任昉也说:“六经素有歌、诗、书、诔、箴、铭之类。
”(《文章缘起》卷首)这些看法还只是总的判断,晋挚虞《文章流别论》则将《诗经》句法与后世诗歌句法一一对接。
到了六朝的刘勰与颜延之更具体地提出各体文章源出五经。
至此,顺流而下的古代学术的源流,与文学逐渐自觉之后逆流而上的文体溯源交汇在一起,五经为文体之源的说法遂成为普遍的观念。
五经既是经,又是圣人之文。
宋孙复《答张洞书》云:“是故《诗》、《书》、《礼》、《乐》、《大易》、《春秋》,皆文也。
总而谓之经者,以其终于孔子之手,尊而异之尔,斯圣人之文也。
”(《孙明复小集》)因此,古人认为六经乃是文章之极致。
宋陈耆卿《上楼内翰书》云:“论文之至,六经为至。
”(《篔窗集》卷五)宋濂云:“文至于六经,至矣尽矣!其始无愧于文矣乎?”(《徐教授文集序》,《文宪集》卷七)。
明焦竑《刻两苏经解序》:“文之致极于经。
”(《澹园续集》卷一)五经既然是文之极致,那么,五经的体类自然也就成为文章文体分类的渊源。
近人王棻云:“文章之道,莫备于六经。
六经者,文章之源也。
文章之体三:散文也,骈文也,有韵文也。
散文本于《书》、《春秋》,骈文本于《周礼》、《国语》,有韵文本于《诗》,而《易》兼之。
文章之用三:明道也,经世也,纪事也。
明道之文本于《易》,经世之文本于三《礼》,纪事之文本于《春秋》,而《诗》、《书》兼之。
故《易》、《书》、《诗》者,又六经之源也。
”(《柔桔文抄》卷三)叶燮《与友人论文书》说:“六经者,理、事、情之权舆也。
合而言之,则凡经之一句一义,皆各备此三者,而互相发明;分而言之,则《易》似专言乎理,《书》、《春秋》、《礼》似专言乎事,《诗》似专言乎情。
此经之原本也。
而推其流之所至,因《易》之流而为言,则议论、辨说等作是也;因《书》、《春秋》、《礼》之流而为言,则史传、纪述、典制等作是也;因《诗》之流而为言,则辞赋、诗歌等作是也。

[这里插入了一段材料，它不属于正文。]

`src/rtl/ext_bus_sequencer.sv`:
```
module ext_bus_sequencer #(
  parameter int AW     = 16,
  parameter int DW     = 8,
  parameter int EXT_LO = 4096,
  parameter int EXT_HI = 65407
) (
  input  logic          clk,
  input  logic          rst_n,
  input  logic          halt,
  input  logic          hold,
  input  logic          req,
  input  logic [AW-1:0] req_addr,
  input  logic [DW-1:0] req_wdata,
  input  logic          req_we,
  input  logic          req_fetch,
  output logic          ready,
  output logic [DW-1:0] rdata,
  input  logic          wait_n,
  output logic [AW-1:0] addr,
  output logic          addr_oe,
  output logic [DW-1:0] data_out,
  output logic          data_oe,
  input  logic [DW-1:0] data_in,
  output logic          rd_n,
  output logic          wr_n,
  output logic          strobe_oe,
  output logic          m1,
  output logic          offchip_n
);

  localparam logic [AW-1:0] WIN_LO = EXT_LO[AW-1:0];
  localparam logic [AW-1:0] WIN_HI = EXT_HI[AW-1:0];

  typedef enum logic [2:0] {S_IDLE, S_T1, S_T2, S_TW, S_T3} tstate_t;

  tstate_t       st;
  logic [AW-1:0] a_q;
  logic [DW-1:0] wd_q;
  logic          we_q, fe_q;

  wire parked = halt | hold;
  wire active = (st != S_IDLE);
  wire strobe_ph = (st == S_T2) | (st == S_TW) | (st == S_T3);
  wire drive_en = rst_n & (active | ~parked);

  always_ff @(posedge clk or negedge rst_n) begin
    if (!rst_n) begin
      st    <= S_IDLE;
      a_q   <= '0;
      wd_q  <= '0;
      we_q  <= 1'b0;
      fe_q  <= 1'b0;
      ready <= 1'b0;
      rdata <= '0;
    end else begin
      ready <= (st == S_T3);
      if (st == S_T3 && !we_q) rdata <= data_in;
      case (st)
        S_IDLE: if (req && !parked) begin
          a_q  <= req_addr;
          wd_q <= req_wdata;
          we_q <= req_we;
          fe_q <= req_fetch;
          st   <= S_T1;
        end
        S_T1:    st <= S_T2;
        S_T2,
        S_TW:    st <= wait_n ? S_T3 : S_TW;
        S_T3:    st <= S_IDLE;
        default: st <= S_IDLE;
      endcase
    end
  end

  assign addr      = a_q;
  assign addr_oe   = drive_en;
  assign strobe_oe = drive_en;
  assign rd_n      = ~(strobe_ph & ~we_q);
  assign wr_n      = ~(strobe_ph & we_q);
  assign data_oe   = strobe_ph & we_q;
  assign data_out  = wd_q;
  assign m1        = active & fe_q;
  assign offchip_n = ~(active & (a_q >= WIN_LO) & (a_q <= WIN_HI));

  p_strobe_excl_r4: assert property (@(posedge clk) disable iff (!rst_n)
    !(!rd_n && !wr_n));

  p_wait_stretch_r5: assert property (@(posedge clk) disable iff (!rst_n)
    ((st == S_T2 || st == S_TW) && !wait_n) |=> (st == S_TW && $stable(rd_n) && $stable(wr_n)));

  p_ready_pulse_r7: assert property (@(posedge clk) disable iff (!rst_n)
    ready |=> !ready);

  p_data_dir_r6: assert property (@(posedge clk) disable iff (!rst_n)
    data_oe |-> (!wr_n && rd_n));

  p_float_idle_r9: assert property (@(posedge clk) disable iff (!rst_n)
    (!m1 && rd_n && wr_n && !strobe_oe) |-> !addr_oe);

  p_cycle_order_r3: assert property (@(posedge clk) disable iff (!rst_n)
    $fell(rd_n) |-> $past(rd_n && wr_n && addr_oe));

endmodule

```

数者条理各不同,分见于经,虽各有专属,其适乎道则一也。
而理与道为体,事与情总贯乎其中,惟明其理,乃能出之而成文。
”(《己畦集》卷十三)总之,在古人看来,文章的类别与文体,都可以追溯到五经。
二、从经各有体到文体分类把各类文体分别归于某经,其理论前提是经各有体。
考察六经差异主要有两种角度:一是各经的整体风格不同。
如《礼记・经解》:“温柔敦厚,《诗》教也;疏通知远,《书》教也;广博易良,《乐》教也;洁静精微,《易》教也;恭俭庄敬,《礼》教也;属辞比事,《春秋》教也。
故《诗》之失,愚;《书》之失,诬;《乐》之失,奢;《易》之失,贼;《礼》之失,烦;《春秋》之失,乱。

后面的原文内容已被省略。